Stored items
$ cat src/rtl/q3_gate_sweep_ctrl.sv
// Exhaustive sweep sequencer for the muxed four-variable gate evaluator.
// Walks each function through all 16 vectors and records the SOP truth table and any SOP/POS disagreement.
module q3_gate_sweep_ctrl #(
  parameter int unsigned NUM_FUNCS = 4,
  parameter int unsigned SETTLE    = 0
) (
  input  logic        clk,
  input  logic        rst,
  input  logic        start,
  input  logic        abort,
  output logic [1:0]  sel,
  output logic [3:0]  vec,
  input  logic        sop_in,
  input  logic        pos_in,
  output logic        busy,
  output logic        done,
  output logic [63:0] tt,
  output logic [3:0]  mismatch,
  output logic [6:0]  err_count
);

  localparam int unsigned SEL_W = 2;
  localparam int unsigned VEC_W = 4;
  localparam int unsigned CNT_W = 4;
  localparam int unsigned ERR_W = 7;
  localparam logic [SEL_W-1:0] LAST_SEL  = SEL_W'(NUM_FUNCS - 1);
  localparam logic [VEC_W-1:0] LAST_VEC  = '1;
  localparam logic [CNT_W-1:0] SETTLE_LD = CNT_W'(SETTLE);

  typedef enum logic [1:0] {
    IDLE = 2'd0,
    EVAL = 2'd1,
    DONE = 2'd2
  } state_t;

  state_t state, state_nxt;

  logic [CNT_W-1:0] cnt, cnt_nxt;
  logic [SEL_W-1:0] sel_nxt;
  logic [VEC_W-1:0] vec_nxt;
  logic [63:0]      tt_nxt;
  logic [3:0]       mismatch_nxt;
  logic [ERR_W-1:0] err_count_nxt;
  logic             busy_nxt, done_nxt;
  logic             accept_c, sample_c, last_c;

  // abort outranks both start (in IDLE) and a pending sample (in EVAL)
  assign accept_c = (state == IDLE) && start && !abort;
  assign sample_c = (state == EVAL) && !abort && (cnt == '0);
  assign last_c   = sample_c && (sel == LAST_SEL) && (vec == LAST_VEC);

  always_ff @(posedge clk or posedge rst) begin
    if (rst) state <= IDLE;
    else     state <= state_nxt;
  end

  always_comb begin
    state_nxt = state;
    case (state)
      IDLE:    if (accept_c) state_nxt = EVAL;
      EVAL: begin
        if (abort)       state_nxt = IDLE;
        else if (last_c) state_nxt = DONE;
      end
      DONE:    state_nxt = IDLE;
      default: state_nxt = IDLE;
    endcase
  end

  always_comb begin
    cnt_nxt       = cnt;
    sel_nxt       = sel;
    vec_nxt       = vec;
    tt_nxt        = tt;
    mismatch_nxt  = mismatch;
    err_count_nxt = err_count;
    busy_nxt      = (state_nxt == EVAL);
    done_nxt      = (state_nxt == DONE);

    if (accept_c) begin
      tt_nxt        = '0;
      mismatch_nxt  = '0;
      err_count_nxt = '0;
      sel_nxt       = '0;
      vec_nxt       = '0;
      cnt_nxt       = SETTLE_LD;
    end else if ((state == EVAL) && !abort) begin
      if (cnt != '0) begin
        cnt_nxt = cnt - CNT_W'(1);
      end else begin
        tt_nxt[{sel, vec}] = sop_in;
        if (sop_in != pos_in) begin
          mismatch_nxt[sel] = 1'b1;
          err_count_nxt     = err_count + ERR_W'(1);
        end
        // sel/vec freeze on the final sample so they read back the last vector
        if (!last_c) begin
          cnt_nxt = SETTLE_LD;
          vec_nxt = vec + VEC_W'(1);
          if (vec == LAST_VEC) sel_nxt = sel + SEL_W'(1);
        end
      end
    end
  end

  always_ff @(posedge clk or posedge rst) begin
    if (rst) begin
      cnt       <= '0;
      sel       <= '0;
      vec       <= '0;
      tt        <= '0;
      mismatch  <= '0;
      err_count <= '0;
      busy      <= 1'b0;
      done      <= 1'b0;
    end else begin
      cnt       <= cnt_nxt;
      sel       <= sel_nxt;
      vec       <= vec_nxt;
      tt        <= tt_nxt;
      mismatch  <= mismatch_nxt;
      err_count <= err_count_nxt;
      busy      <= busy_nxt;
      done      <= done_nxt;
    end
  end

endmodule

# [ASSIGNED TASK]
Print the records again in full, exactly as they appear above.

# [RESPONSE]
$ cat src/rtl/q3_gate_sweep_ctrl.sv
// Exhaustive sweep sequencer for the muxed four-variable gate evaluator.
// Walks each function through all 16 vectors and records the SOP truth table and any SOP/POS disagreement.
module q3_gate_sweep_ctrl #(
  parameter int unsigned NUM_FUNCS = 4,
  parameter int unsigned SETTLE    = 0
) (
  input  logic        clk,
  input  logic        rst,
  input  logic        start,
  input  logic        abort,
  output logic [1:0]  sel,
  output logic [3:0]  vec,
  input  logic        sop_in,
  input  logic        pos_in,
  output logic        busy,
  output logic        done,
  output logic [63:0] tt,
  output logic [3:0]  mismatch,
  output logic [6:0]  err_count
);

  localparam int unsigned SEL_W = 2;
  localparam int unsigned VEC_W = 4;
  localparam int unsigned CNT_W = 4;
  localparam int unsigned ERR_W = 7;
  localparam logic [SEL_W-1:0] LAST_SEL  = SEL_W'(NUM_FUNCS - 1);
  localparam logic [VEC_W-1:0] LAST_VEC  = '1;
  localparam logic [CNT_W-1:0] SETTLE_LD = CNT_W'(SETTLE);

  typedef enum logic [1:0] {
    IDLE = 2'd0,
    EVAL = 2'd1,
    DONE = 2'd2
  } state_t;

  state_t state, state_nxt;

  logic [CNT_W-1:0] cnt, cnt_nxt;
  logic [SEL_W-1:0] sel_nxt;
  logic [VEC_W-1:0] vec_nxt;
  logic [63:0]      tt_nxt;
  logic [3:0]       mismatch_nxt;
  logic [ERR_W-1:0] err_count_nxt;
  logic             busy_nxt, done_nxt;
  logic             accept_c, sample_c, last_c;

  // abort outranks both start (in IDLE) and a pending sample (in EVAL)
  assign accept_c = (state == IDLE) && start && !abort;
  assign sample_c = (state == EVAL) && !abort && (cnt == '0);
  assign last_c   = sample_c && (sel == LAST_SEL) && (vec == LAST_VEC);

  always_ff @(posedge clk or posedge rst) begin
    if (rst) state <= IDLE;
    else     state <= state_nxt;
  end

  always_comb begin
    state_nxt = state;
    case (state)
      IDLE:    if (accept_c) state_nxt = EVAL;
      EVAL: begin
        if (abort)       state_nxt = IDLE;
        else if (last_c) state_nxt = DONE;
      end
      DONE:    state_nxt = IDLE;
      default: state_nxt = IDLE;
    endcase
  end

  always_comb begin
    cnt_nxt       = cnt;
    sel_nxt       = sel;
    vec_nxt       = vec;
    tt_nxt        = tt;
    mismatch_nxt  = mismatch;
    err_count_nxt = err_count;
    busy_nxt      = (state_nxt == EVAL);
    done_nxt      = (state_nxt == DONE);

    if (accept_c) begin
      tt_nxt        = '0;
      mismatch_nxt  = '0;
      err_count_nxt = '0;
      sel_nxt       = '0;
      vec_nxt       = '0;
      cnt_nxt       = SETTLE_LD;
    end else if ((state == EVAL) && !abort) begin
      if (cnt != '0) begin
        cnt_nxt = cnt - CNT_W'(1);
      end else begin
        tt_nxt[{sel, vec}] = sop_in;
        if (sop_in != pos_in) begin
          mismatch_nxt[sel] = 1'b1;
          err_count_nxt     = err_count + ERR_W'(1);
        end
        // sel/vec freeze on the final sample so they read back the last vector
        if (!last_c) begin
          cnt_nxt = SETTLE_LD;
          vec_nxt = vec + VEC_W'(1);
          if (vec == LAST_VEC) sel_nxt = sel + SEL_W'(1);
        end
      end
    end
  end

  always_ff @(posedge clk or posedge rst) begin
    if (rst) begin
      cnt       <= '0;
      sel       <= '0;
      vec       <= '0;
      tt        <= '0;
      mismatch  <= '0;
      err_count <= '0;
      busy      <= 1'b0;
      done      <= 1'b0;
    end else begin
      cnt       <= cnt_nxt;
      sel       <= sel_nxt;
      vec       <= vec_nxt;
      tt        <= tt_nxt;
      mismatch  <= mismatch_nxt;
      err_count <= err_count_nxt;
      busy      <= busy_nxt;
      done      <= done_nxt;
    end
  end

endmodule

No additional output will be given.